One of the most popular new structure systems is ‘base isolation,’ usually used for skyscrapers. According to “Seismic Base Isolation Technique for Building Earthquake Resistance,” “The concept of base isolation is explained through an example building resting on frictionless rollers. When the ground shakes, the rollers freely roll, but the building above does not move. Thus, no force is transferred to the building due to the shaking of the ground; simply, the building does not experience the earthquake.” Though higher floors will shake more than lower ones, the building has a much greater chance of withstanding the earthquake.

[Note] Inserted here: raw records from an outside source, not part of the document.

**src/rtl/reg_sel_pkg.sv**
```systemverilog
// Shared types and helpers for the register write-select sequencer.
// The stall feature is controlled by the REG_SEL_STALL_EN macro, which is used in reg_sel_sequencer.sv.
package reg_sel_pkg;

    typedef enum logic {
        IDLE = 1'b0,
        RUN  = 1'b1
    } state_t;

    // The helper works at this maximum width. Callers truncate the result to their own register count.
    localparam int MAX_ADDR_W = 8;
    localparam int MAX_REGS   = 2 ** MAX_ADDR_W;

    function automatic logic [MAX_REGS-1:0] bin_to_onehot(input logic [MAX_ADDR_W-1:0] idx);
        logic [MAX_REGS-1:0] vec;
        vec      = '0;
        vec[idx] = 1'b1;
        return vec;
    endfunction

endpackage

```
**src/rtl/bin_onehot_decoder.sv**
```systemverilog
// Combinational binary-to-one-hot decoder.
// Its output feeds the registered write-enable bus.
module bin_onehot_decoder
    import reg_sel_pkg::*;
#(
    parameter int ADDR_W = 3
) (
    input  logic [ADDR_W-1:0]      addr,
    output logic [2**ADDR_W-1:0]   onehot
);

    localparam int OUT_W = 2 ** ADDR_W;

    assign onehot = OUT_W'(bin_to_onehot(MAX_ADDR_W'(addr)));

endmodule

```
**src/rtl/reg_sel_sequencer.sv**
```systemverilog
// Drives one registered one-hot write enable per cycle across consecutive registers, wrapping modulo NUM_REGS.
// Defining REG_SEL_STALL_EN adds a stall input that pauses a burst in progress.
module reg_sel_sequencer
    import reg_sel_pkg::*;
#(
    parameter int ADDR_W   = 3,
    parameter int NUM_REGS = 2 ** ADDR_W
) (
    input  logic                clk,
    input  logic                rst_n,
    input  logic                start,
    input  logic [ADDR_W-1:0]   base_addr,
    input  logic [ADDR_W:0]     count,
`ifdef REG_SEL_STALL_EN
    input  logic                stall,
`endif
    output logic [NUM_REGS-1:0] r_sig,
    output logic [ADDR_W-1:0]   cur_addr,
    output logic                busy,
    output logic                done
);

    localparam logic [ADDR_W:0]   NUM_REGS_C = (ADDR_W + 1)'(NUM_REGS);
    localparam logic [ADDR_W:0]   REMAIN_ONE = (ADDR_W + 1)'(1);
    localparam logic [ADDR_W-1:0] LAST_ADDR  = ADDR_W'(NUM_REGS - 1);
    localparam logic [ADDR_W-1:0] ADDR_ONE   = ADDR_W'(1);

    state_t                state_reg, state_next;
    logic [ADDR_W-1:0]     addr_reg, addr_next;
    logic [ADDR_W:0]       remain_reg, remain_next;
    logic [NUM_REGS-1:0]   r_sig_reg, r_sig_next;
    logic [ADDR_W-1:0]     cur_addr_reg, cur_addr_next;
    logic                  busy_reg, busy_next;
    logic                  done_reg, done_next;
    logic                  stall_active;
    logic [2**ADDR_W-1:0]  addr_onehot;

`ifdef REG_SEL_STALL_EN
    assign stall_active = stall;
`else
    assign stall_active = 1'b0;
`endif

    bin_onehot_decoder #(
        .ADDR_W (ADDR_W)
    ) u_decoder (
        .addr   (addr_reg),
        .onehot (addr_onehot)
    );

    // Outputs are computed from the current state and registered, so each beat lags the FSM by one cycle.
    always_comb begin
        state_next    = state_reg;
        addr_next     = addr_reg;
        remain_next   = remain_reg;
        r_sig_next    = '0;
        cur_addr_next = '0;
        busy_next     = 1'b0;
        done_next     = 1'b0;

        case (state_reg)
            IDLE: begin
                if (start) begin
                    if (count == '0) begin
                        done_next = 1'b1;
                    end else begin
                        addr_next   = base_addr;
                        remain_next = (count > NUM_REGS_C) ? NUM_REGS_C : count;
                        state_next  = RUN;
                    end
                end
            end
            RUN: begin
                busy_next = 1'b1;
                if (!stall_active) begin
                    r_sig_next    = addr_onehot[NUM_REGS-1:0];
                    cur_addr_next = addr_reg;
                    addr_next     = (addr_reg == LAST_ADDR) ? '0 : addr_reg + ADDR_ONE;
                    remain_next   = remain_reg - REMAIN_ONE;
                    if (remain_reg == REMAIN_ONE) begin
                        done_next  = 1'b1;
                        state_next = IDLE;
                    end
                end
            end
            default: state_next = IDLE;
        endcase
    end

    always_ff @(posedge clk or negedge rst_n) begin
        if (!rst_n) begin
            state_reg    <= IDLE;
            addr_reg     <= '0;
            remain_reg   <= '0;
            r_sig_reg    <= '0;
            cur_addr_reg <= '0;
            busy_reg     <= 1'b0;
            done_reg     <= 1'b0;
        end else begin
            state_reg    <= state_next;
            addr_reg     <= addr_next;
            remain_reg   <= remain_next;
            r_sig_reg    <= r_sig_next;
            cur_addr_reg <= cur_addr_next;
            busy_reg     <= busy_next;
            done_reg     <= done_next;
        end
    end

    assign r_sig    = r_sig_reg;
    assign cur_addr = cur_addr_reg;
    assign busy     = busy_reg;
    assign done     = done_reg;

endmodule
```
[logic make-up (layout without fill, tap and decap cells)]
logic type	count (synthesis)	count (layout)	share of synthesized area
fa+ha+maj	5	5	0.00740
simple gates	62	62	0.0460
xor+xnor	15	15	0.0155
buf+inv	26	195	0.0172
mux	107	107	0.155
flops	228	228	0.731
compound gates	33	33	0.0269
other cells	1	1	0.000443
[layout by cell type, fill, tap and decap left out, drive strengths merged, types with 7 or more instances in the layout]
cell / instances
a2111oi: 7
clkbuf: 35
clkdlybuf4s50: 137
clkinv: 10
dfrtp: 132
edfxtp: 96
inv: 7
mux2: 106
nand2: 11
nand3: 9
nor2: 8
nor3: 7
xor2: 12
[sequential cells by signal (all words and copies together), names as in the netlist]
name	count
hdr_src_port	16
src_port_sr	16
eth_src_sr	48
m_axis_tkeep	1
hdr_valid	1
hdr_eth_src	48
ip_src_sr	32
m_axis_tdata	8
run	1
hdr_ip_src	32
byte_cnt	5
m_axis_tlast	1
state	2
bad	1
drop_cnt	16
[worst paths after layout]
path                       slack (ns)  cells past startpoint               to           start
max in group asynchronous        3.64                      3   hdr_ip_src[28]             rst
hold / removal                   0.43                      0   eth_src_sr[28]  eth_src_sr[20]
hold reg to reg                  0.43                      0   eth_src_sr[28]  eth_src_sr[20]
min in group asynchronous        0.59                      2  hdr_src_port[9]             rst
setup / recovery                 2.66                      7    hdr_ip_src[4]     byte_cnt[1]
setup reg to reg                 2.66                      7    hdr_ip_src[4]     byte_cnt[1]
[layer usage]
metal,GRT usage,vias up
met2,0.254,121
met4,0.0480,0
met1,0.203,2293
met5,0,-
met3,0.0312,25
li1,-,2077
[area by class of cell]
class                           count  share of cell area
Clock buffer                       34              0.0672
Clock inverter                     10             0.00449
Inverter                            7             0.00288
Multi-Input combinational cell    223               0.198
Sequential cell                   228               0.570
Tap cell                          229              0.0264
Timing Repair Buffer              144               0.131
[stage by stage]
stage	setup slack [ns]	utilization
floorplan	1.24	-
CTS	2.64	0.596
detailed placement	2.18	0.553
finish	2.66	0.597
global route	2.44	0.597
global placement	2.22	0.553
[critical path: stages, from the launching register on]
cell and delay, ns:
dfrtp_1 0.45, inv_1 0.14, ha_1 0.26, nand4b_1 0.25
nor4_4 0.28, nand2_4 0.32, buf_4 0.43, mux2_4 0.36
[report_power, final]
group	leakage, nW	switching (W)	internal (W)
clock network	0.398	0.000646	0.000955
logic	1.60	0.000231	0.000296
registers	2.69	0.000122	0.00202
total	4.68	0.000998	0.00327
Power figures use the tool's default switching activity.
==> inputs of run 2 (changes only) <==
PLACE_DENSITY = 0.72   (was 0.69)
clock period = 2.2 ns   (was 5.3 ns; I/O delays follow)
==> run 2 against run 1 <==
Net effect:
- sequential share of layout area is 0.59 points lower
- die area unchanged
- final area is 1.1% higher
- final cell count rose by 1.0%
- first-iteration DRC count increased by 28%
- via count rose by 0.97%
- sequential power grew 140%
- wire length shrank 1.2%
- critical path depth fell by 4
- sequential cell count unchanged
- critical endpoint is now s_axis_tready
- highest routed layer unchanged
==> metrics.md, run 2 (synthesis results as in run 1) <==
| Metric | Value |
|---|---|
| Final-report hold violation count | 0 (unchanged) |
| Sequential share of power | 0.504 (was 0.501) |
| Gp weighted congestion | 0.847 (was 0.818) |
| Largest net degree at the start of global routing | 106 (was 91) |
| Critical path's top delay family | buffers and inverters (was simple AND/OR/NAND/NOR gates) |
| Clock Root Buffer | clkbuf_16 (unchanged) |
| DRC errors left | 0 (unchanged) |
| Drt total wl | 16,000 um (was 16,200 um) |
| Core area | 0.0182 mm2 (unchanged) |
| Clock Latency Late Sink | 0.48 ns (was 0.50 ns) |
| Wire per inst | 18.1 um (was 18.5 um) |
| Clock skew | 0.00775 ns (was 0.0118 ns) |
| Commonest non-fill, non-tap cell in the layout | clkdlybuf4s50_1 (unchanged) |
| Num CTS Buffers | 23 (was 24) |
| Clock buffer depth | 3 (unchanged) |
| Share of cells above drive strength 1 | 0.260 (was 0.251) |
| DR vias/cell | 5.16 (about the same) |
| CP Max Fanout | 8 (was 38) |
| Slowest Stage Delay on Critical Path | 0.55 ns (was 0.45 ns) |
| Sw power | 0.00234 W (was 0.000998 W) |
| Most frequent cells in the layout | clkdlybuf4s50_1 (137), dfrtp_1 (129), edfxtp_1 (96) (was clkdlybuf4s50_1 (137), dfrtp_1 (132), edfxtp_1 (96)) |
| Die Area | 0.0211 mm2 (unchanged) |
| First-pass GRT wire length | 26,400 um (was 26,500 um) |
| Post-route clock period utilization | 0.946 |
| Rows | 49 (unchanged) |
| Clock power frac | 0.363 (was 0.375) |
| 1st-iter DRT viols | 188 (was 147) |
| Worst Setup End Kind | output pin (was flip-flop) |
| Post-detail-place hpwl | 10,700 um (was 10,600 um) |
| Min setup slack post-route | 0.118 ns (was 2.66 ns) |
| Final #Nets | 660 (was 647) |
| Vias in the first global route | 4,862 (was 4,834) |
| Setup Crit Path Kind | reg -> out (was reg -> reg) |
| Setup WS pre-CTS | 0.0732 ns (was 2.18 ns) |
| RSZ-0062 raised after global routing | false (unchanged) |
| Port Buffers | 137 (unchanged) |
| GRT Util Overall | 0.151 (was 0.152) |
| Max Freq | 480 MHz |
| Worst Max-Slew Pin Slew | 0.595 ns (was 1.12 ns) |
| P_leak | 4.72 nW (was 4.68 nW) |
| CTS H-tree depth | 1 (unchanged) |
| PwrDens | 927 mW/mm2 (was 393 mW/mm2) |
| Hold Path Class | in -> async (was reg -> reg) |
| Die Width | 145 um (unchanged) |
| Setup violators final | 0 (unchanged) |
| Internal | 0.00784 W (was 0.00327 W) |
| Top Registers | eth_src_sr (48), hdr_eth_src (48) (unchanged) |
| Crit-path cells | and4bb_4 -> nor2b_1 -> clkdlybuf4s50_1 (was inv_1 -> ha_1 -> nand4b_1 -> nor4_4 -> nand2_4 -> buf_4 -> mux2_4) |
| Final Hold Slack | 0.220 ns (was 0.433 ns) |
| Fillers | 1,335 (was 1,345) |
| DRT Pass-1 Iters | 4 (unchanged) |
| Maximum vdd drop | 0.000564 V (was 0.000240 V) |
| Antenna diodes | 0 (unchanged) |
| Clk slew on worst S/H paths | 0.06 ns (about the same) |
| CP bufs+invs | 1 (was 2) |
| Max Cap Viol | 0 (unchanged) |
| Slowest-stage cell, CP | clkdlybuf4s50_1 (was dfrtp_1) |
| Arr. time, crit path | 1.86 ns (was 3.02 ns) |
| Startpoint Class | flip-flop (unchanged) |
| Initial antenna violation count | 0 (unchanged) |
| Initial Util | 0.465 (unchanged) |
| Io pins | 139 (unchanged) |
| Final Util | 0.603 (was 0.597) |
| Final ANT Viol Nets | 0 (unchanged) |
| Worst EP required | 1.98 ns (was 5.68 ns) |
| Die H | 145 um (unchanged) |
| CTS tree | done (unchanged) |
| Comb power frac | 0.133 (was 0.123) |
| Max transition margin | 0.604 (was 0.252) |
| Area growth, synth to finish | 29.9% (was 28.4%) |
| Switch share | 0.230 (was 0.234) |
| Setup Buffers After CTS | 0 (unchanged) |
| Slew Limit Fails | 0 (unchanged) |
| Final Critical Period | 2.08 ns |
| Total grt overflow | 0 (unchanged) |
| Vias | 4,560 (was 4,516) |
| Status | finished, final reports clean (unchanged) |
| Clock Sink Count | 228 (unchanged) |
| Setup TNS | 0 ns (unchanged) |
[config.mk]
export PLATFORM = sky130hd
export DESIGN_NAME = apb_uart_tx
export DESIGN_NICKNAME = d
export VERILOG_FILES = /design/src/rtl/apb_uart_tx.sv
export SDC_FILE = /design/constraint.sdc
export NUM_CORES = 1
export LEC_CHECK = 0
export CELL_PAD_IN_SITES_DETAIL_PLACEMENT = 0
export CELL_PAD_IN_SITES_GLOBAL_PLACEMENT = 1
export CORE_AREA = 5 5 107 109
export CTS_CLUSTER_DIAMETER = 50
export CTS_CLUSTER_SIZE = 25
export DETAILED_ROUTE_END_ITERATION = 8
export DIE_AREA = 0 0 112 114
export GPL_ROUTABILITY_DRIVEN = 0
export MAX_ROUTING_LAYER = met4
export PLACE_DENSITY_LB_ADDON = 0.1
export SYNTH_ARGS = -nofsm -noshare
export SYNTH_HDL_FRONTEND = slang
export SYNTH_SLANG_ARGS = --single-unit
export TNS_END_PERCENT = 10
[constraint.sdc]
create_clock -name clk -period 5.6 [get_ports clk]
set_input_delay 1.12 -clock clk [delete_from_list [all_inputs] [get_ports clk]]
set_output_delay 1.12 -clock clk [all_outputs]
set_load 0.01 [all_outputs]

Another popular technique is the ‘damping structure,’ also used for huge-sized buildings, such as apartments and public institutions. Satuya Soda, a doctor of engineering at Waseda University, expresses, “The term high-damping structure as used here refers to a structure equipped with dampers [link on further explanation of dampers below] designed to absorb seismic energy and to protect the main structural members from significant damage, even when exposed to an extremely strong earthquake ground motion.” Additionally, since damping structure is cheaper than base isolation, this technique, though not yet common in houses, is in the process of being directed towards the housing market.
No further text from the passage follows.